Di pasar mata uang, nilai tukar pound sterling melorot 0,7 persen ke level US$1,1981 dan nilai tukar euro turun 0,3 persen ke posisi US$1,0942.

Nilai tukar pound sterling jatuh di bawah level US$1,20, untuk pertama kalinya sejak 2017, setelah Perdana Menteri Inggris Boris Johnson mengancam akan mengadakan pemilihan umum dini.

Nikel Perpanjang Reli, Lanjut Cetak Level Tertinggi

Nikel memperpanjang reli luar biasa, karena investor bersiap untuk defisit pasokan yang melebar setelah pemasok bijih nikel utama, Indonesia, memajukan larangan ekspor bijih nikel 2 tahun lebih awal dari yang dijadwalkan.

Seperti yang diketahui, Indonesia memberlakukan larangan ekspor bijih nikel yang dimajukan mulai 1 Januari 2020 dari jadwal semula pada awal 2022. Hal tersebut meningkatkan kekhawatiran pasar terhadap defisit pasokan untuk industri baja nirkarat.

Menurut Analis nikel Beijing Antaike Information Development Co. Xu Aidong, larangan Indonesia akan menghasilkan defisit global lebih dari 100.000 ton pada 2020, naik dari perkiraan sebelumnya yaitu kekurangan 40.000 ton.

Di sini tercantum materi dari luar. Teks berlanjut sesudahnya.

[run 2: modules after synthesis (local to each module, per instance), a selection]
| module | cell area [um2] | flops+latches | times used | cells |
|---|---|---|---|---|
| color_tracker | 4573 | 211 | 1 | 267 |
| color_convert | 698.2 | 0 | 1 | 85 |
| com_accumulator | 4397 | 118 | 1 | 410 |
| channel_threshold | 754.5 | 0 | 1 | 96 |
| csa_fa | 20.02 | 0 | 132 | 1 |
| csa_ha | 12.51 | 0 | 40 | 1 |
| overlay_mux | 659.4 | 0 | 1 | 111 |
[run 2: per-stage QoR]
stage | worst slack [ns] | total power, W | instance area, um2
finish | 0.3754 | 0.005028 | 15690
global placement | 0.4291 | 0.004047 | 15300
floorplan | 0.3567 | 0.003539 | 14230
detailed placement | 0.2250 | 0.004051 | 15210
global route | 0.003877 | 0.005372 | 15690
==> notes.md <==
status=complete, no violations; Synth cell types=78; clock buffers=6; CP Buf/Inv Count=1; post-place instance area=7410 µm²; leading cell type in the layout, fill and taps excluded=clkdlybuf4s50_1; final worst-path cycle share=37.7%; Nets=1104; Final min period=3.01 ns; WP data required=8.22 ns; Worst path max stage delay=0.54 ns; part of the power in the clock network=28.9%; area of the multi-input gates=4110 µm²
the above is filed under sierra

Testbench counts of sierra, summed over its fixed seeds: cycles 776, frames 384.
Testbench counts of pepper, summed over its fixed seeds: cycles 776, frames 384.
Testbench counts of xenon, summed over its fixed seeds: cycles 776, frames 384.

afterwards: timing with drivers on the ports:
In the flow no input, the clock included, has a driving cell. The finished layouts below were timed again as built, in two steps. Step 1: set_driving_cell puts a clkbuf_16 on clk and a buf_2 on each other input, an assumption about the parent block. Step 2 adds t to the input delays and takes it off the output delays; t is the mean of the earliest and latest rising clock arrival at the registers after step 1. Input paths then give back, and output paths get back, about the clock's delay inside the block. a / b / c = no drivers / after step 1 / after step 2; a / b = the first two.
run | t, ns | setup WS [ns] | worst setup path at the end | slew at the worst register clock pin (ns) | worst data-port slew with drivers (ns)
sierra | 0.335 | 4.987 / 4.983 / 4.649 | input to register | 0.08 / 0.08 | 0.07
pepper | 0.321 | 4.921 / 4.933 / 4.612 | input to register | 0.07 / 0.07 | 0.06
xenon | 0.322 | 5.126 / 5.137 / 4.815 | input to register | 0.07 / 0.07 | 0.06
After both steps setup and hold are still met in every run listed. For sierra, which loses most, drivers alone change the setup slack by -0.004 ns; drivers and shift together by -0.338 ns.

Pertama Kalinya, Produksi Minyak OPEC Meningkat Sejak Awal 2019

Produksi minyak mentah OPEC dikabarkan meningkat bulan lalu, kenaikan pertama sejak kartel minyak ini dan aliansinya memulai putaran baru upaya pengurangan produksi pada awal tahun demi menopang pasar global.

Menurut survei Bloomberg, Nigeria dan Arab Saudi memimpin dorongan produksi oleh OPEC (Organisasi Negara-negara Pengekspor Minyak), yang secara kolektif meningkat 200.000 barel per hari menjadi 29,99 juta per hari.

Rusia, produsen terbesar di luar OPEC, juga menunjukkan tanda-tanda kemunduran dalam komitmennya. Negara ini memompa 11.294.000 barel per hari pada Agustus, atau 104.000 per hari lebih dari batasnya berdasarkan perjanjian OPEC.

Pergerakan Harga Emas

Harga emas Comex untuk kontrak Desember 2019 terpantau menguat 10,30 poin atau 0,67 persen ke level US$1.539,70 per troy ounce pukul 18.26 WIB.

Padahal, pada saat yang sama, indeks dolar AS, naik 0,37 persen atau 0,369 poin ke posisi 99,285. Penguatan dolar AS diketahui berpotensi menggerus minat pembelian dalam mata uang lainnya.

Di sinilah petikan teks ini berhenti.